Electrical Conduction System of The Heart - Electrochemical Mechanism

Electrochemical Mechanism

Cardiac neurons innervating the myocardium bear limited similarities to those of skeletal muscle as well as other important differences. Cardiac neurons are uniquely subject to influence by the sympathetic and parasympathetic influence of the autonomic nervous system unlike skeletal muscle.

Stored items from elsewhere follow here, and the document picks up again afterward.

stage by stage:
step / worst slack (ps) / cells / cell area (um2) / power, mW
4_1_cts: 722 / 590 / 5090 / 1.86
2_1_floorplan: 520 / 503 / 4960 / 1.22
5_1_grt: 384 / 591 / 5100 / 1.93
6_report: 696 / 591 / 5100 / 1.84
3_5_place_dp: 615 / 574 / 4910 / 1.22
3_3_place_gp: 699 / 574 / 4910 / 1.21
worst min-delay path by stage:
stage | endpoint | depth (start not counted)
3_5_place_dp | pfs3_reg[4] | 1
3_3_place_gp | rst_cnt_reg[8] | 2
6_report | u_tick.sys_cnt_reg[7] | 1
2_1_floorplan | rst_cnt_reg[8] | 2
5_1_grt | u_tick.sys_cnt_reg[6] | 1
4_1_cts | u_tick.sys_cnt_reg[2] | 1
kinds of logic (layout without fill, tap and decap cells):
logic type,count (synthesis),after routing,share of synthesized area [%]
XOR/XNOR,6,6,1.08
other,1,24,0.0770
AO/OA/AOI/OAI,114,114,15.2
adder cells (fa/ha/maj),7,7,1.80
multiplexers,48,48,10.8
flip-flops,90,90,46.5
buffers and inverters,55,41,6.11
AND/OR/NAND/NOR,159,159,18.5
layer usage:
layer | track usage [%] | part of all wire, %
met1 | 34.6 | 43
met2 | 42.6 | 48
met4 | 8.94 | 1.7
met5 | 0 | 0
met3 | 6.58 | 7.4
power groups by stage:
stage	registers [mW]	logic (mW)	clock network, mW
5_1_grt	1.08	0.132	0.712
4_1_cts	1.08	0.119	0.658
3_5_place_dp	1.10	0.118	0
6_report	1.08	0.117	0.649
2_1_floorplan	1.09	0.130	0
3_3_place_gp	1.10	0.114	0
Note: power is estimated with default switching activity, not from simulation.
**config.mk**
```make
export PLATFORM = sky130hd
export DESIGN_NAME = fis_top
export DESIGN_NICKNAME = d
export VERILOG_FILES = /design/src/rtl/fis_pkg.sv /design/src/rtl/fis_frame_if.sv /design/src/rtl/fis_debounce.sv /design/src/rtl/fis_shifter.sv /design/src/rtl/fis_top.sv
export VERILOG_INCLUDE_DIRS = /design/src /design/src/rtl
export SDC_FILE = /design/constraint.sdc
export NUM_CORES = 1
export LEC_CHECK = 0
export BUFFER_PORTS_ARGS = -buffer_cell sky130_fd_sc_hd__buf_2
export CORE_ASPECT_RATIO = 0.8
export CORE_MARGIN = 3
export CORE_UTILIZATION = 45
export DETAILED_ROUTE_END_ITERATION = 10
export PLACE_DENSITY_LB_ADDON = 0.15
export SLEW_MARGIN = 10
export SYNTH_ARGS = -nofsm -noshare
export SYNTH_HDL_FRONTEND = slang
export SYNTH_SLANG_ARGS = --single-unit
```
**constraint.sdc**
```tcl
create_clock -name clk_sys -period 2.6 [get_ports clk_sys]
set_input_delay 0.52 -clock clk_sys [delete_from_list [all_inputs] [get_ports clk_sys]]
set_output_delay 0.52 -clock clk_sys [all_outputs]
set_load 0.02 [all_outputs]
```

Like a neuron, a given myocardial cell has a negative membrane potential when at rest. Stimulation above a threshold value induces the opening of voltage-gated ion channels with induced flow of cations into the cell. The positively charged ions entering the cell cause the depolarization characteristic of an action potential. After depolarization, there is a brief repolarization that takes place with the efflux of potassium through fast-acting potassium channels. Like skeletal muscle, depolarization causes the opening of voltage-gated calcium channels - meanwhile potassium channels have closed - and are followed by a titrated release of Ca2+ from the t-tubules. This influx of calcium causes calcium-induced calcium release from the sarcoplasmic reticulum, and free Ca2+ causes muscle contraction. After a delay, slow acting Potassium channels reopen and the resulting flow of K+ out of the cell causes repolarization to the resting state.

Note that there are important physiological differences between nodal cells and ventricular cells; the specific differences in ion channels and mechanisms of polarization give rise to unique properties of SA node cells, most importantly the spontaneous depolarizations necessary for the SA node pacemaker activity.